Get Over It by Corinne Mucha, Secret Acres: A new book from one of my favourite cartoonists; I previewed this over at Publisher's Weekly, so I'm just going to quote from there: 'Mucha returns to adult long form comics after six years, addressing once again the subject of relationships, or, to be accurate, the "getting over it" part after a relationship's end. Mucha maintains the auto-biographical sweet-spot, maintaining a balance between the personal and involved, without descending into narcissism, whilst hilariously dredging through the universal impulses and emotions of the post break-up period.' 




















MIND volume 3: The Home Maker by Matt Kindt, Dark Horse: I don't think I've ever talked about Matt Kindt's MIND series here, and it's a difficult one to put into words, but it has so much going on, and is such a satisfying read. It traces the paths of the MIND organisation who have been shaping and influencing world events via the placement of highly trained special agents with unique talents: people who can predict exactly what'a going to happen one moment to the next, twins who have the ability to write persuasive, hypnotic text in newspapers. In the middle of it all is a young reporter who stumbles across the story when investigating the mystery of a commercial flight on which everybody aboard lost their memory- save one man. Hard to pin down succinctly, but definitely worth picking up if you haven't read it before.

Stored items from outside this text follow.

**src/rtl/addsub_chunked_seq.sv**
```systemverilog
// Multi-cycle add/subtract unit with SF/CF/OF/PF/ZF flags.
// Each RUN cycle adds one CHUNK-wide slice, LSB first, through a carry register.
module addsub_chunked_seq #(
  parameter int WIDTH = 64,
  parameter int CHUNK = 16
) (
  input  logic             clk,
  input  logic             rst,
  input  logic             in_valid,
  output logic             in_ready,
  input  logic [WIDTH-1:0] A,
  input  logic [WIDTH-1:0] B,
  input  logic [1:0]       op,
  input  logic             cin,
  output logic             out_valid,
  input  logic             out_ready,
  output logic [WIDTH-1:0] result,
  output logic             SF,
  output logic             CF,
  output logic             OF,
  output logic             PF,
  output logic             ZF
);

  localparam int NCHUNK = WIDTH / CHUNK;
  localparam int IDX_W  = (NCHUNK > 1) ? $clog2(NCHUNK) : 1;

  typedef enum logic [1:0] {IDLE, RUN, DONE} state_t;

  state_t           state_q, state_d;
  logic [IDX_W-1:0] idx_q;
  logic [WIDTH-1:0] a_q, bx_q, acc_q;
  logic             carry_q, zero_q;
  logic             load, step, last;
  logic [CHUNK:0]   csum;
  logic [WIDTH-1:0] acc_nx;

  // Operands shift right each step so the active slice is always bits [CHUNK-1:0];
  // the partial result shifts in from the top and is complete after the last chunk.
  assign last   = (idx_q == IDX_W'(NCHUNK - 1));
  assign csum   = {1'b0, a_q[CHUNK-1:0]} + {1'b0, bx_q[CHUNK-1:0]} + (CHUNK+1)'(carry_q);
  assign acc_nx = (acc_q >> CHUNK) | (WIDTH'(csum[CHUNK-1:0]) << (WIDTH - CHUNK));

  // NOTE: state and datapath registers use non-blocking assignments so every flop
  // samples pre-edge values regardless of block ordering.
  always_ff @(posedge clk or posedge rst) begin
    if (rst) state_q <= IDLE;
    else     state_q <= state_d;
  end

  // NOTE: every signal driven here gets a default first, so no path leaves one
  // unassigned and no latch is inferred.
  always_comb begin
    state_d   = state_q;
    in_ready  = 1'b0;
    out_valid = 1'b0;
    load      = 1'b0;
    step      = 1'b0;
    case (state_q)
      IDLE: begin
        in_ready = 1'b1;
        if (in_valid) begin
          load    = 1'b1;
          state_d = RUN;
        end
      end
      RUN: begin
        step = 1'b1;
        if (last) state_d = DONE;
      end
      DONE: begin
        out_valid = 1'b1;
        if (out_ready) state_d = IDLE;
      end
      default: state_d = IDLE;
    endcase
  end

  // NOTE: the whole datapath is reset, not just control, because result and
  // flags must read zero after a reset, including one that aborts an op.
  always_ff @(posedge clk or posedge rst) begin
    if (rst) begin
      idx_q   <= '0;
      a_q     <= '0;
      bx_q    <= '0;
      acc_q   <= '0;
      carry_q <= 1'b0;
      zero_q  <= 1'b0;
      result  <= '0;
      SF      <= 1'b0;
      CF      <= 1'b0;
      OF      <= 1'b0;
      PF      <= 1'b0;
      ZF      <= 1'b0;
    end else if (load) begin
      idx_q   <= '0;
      a_q     <= A;
      bx_q    <= B ^ {WIDTH{op[0]}};
      carry_q <= op[1] ? cin : op[0];
      zero_q  <= 1'b1;
      acc_q   <= '0;
    end else if (step) begin
      idx_q   <= idx_q + 1'b1;
      a_q     <= a_q >> CHUNK;
      bx_q    <= bx_q >> CHUNK;
      carry_q <= csum[CHUNK];
      zero_q  <= zero_q & (csum[CHUNK-1:0] == '0);
      acc_q   <= acc_nx;
      if (last) begin
        // Top slice of the operands is still in [CHUNK-1:0] here.
        result <= acc_nx;
        SF     <= acc_nx[WIDTH-1];
        CF     <= csum[CHUNK];
        OF     <= (a_q[CHUNK-1] == bx_q[CHUNK-1]) && (acc_nx[WIDTH-1] != a_q[CHUNK-1]);
        PF     <= ~^acc_nx[7:0];
        ZF     <= zero_q & (csum[CHUNK-1:0] == '0);
      end
    end
  end

endmodule

```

Naja by Bengal and JD Morvan, Magnetic Press: French artist, and founder of France's equivalent to devinatart, CFSL 'Cafe Sale,' Bengal is much admired and well-known in the US and Canada, despite not having released any English language work. That's about to change this month with new publishing imprint, Magnetic Press, releasing a complete collected edition of his and JD Morvan's Naja, about an assassin who goes rogue after a kill hit is put out on her, seemingly coming from within the organisation she works for. It's a pulpy tale, and it's really pretty much all about Bengal's art- a synergetic mixture of Japanese and European traditions. You can see a preview here.

Pretty Deadly by Emma Rios and Kelly Sue DeConnick, Image: I read the first issue of Pretty Deadly when it first came out, and decided I liked it enough to wait for the trade to sit down and spend some time with it (I got my copy last week, but am yet to read it). It makes me inordinately pleased to see Westerns making a small comeback of sorts in comics, and with mythic overtones- both this and East of West feature Death as a central character, and yet couldn't' be more different stories. I'm glad they've been very well received by readers. Emma Rios has been doing an amazing job on the art, which contributes heavily to the poetic, lyric feel of the book as a whole. It's one of Image's more cheaply priced-trades too, so if you're curious and looking for something to read, make it this one.

This One Summer by Jillian Tamaki and Mariko Tamaki, First Second: The Tamaki cousins collaborate on another graphic novel, after their 2009 critically acclaimed, book, Skim. That book dealt with the singular pain and growing awareness of teenagers, and This One Summer broaches a similar subject of sorts. Following Rose and Windy, 2 friends who see one another every summer  when their families holiday at Awago Beach, it focuses on one particular summer where things begin to change and the girls view of the world begins to shift. It's a gorgeous looking book and will no doubt be told with the Tamaki's signature poignancy and depth.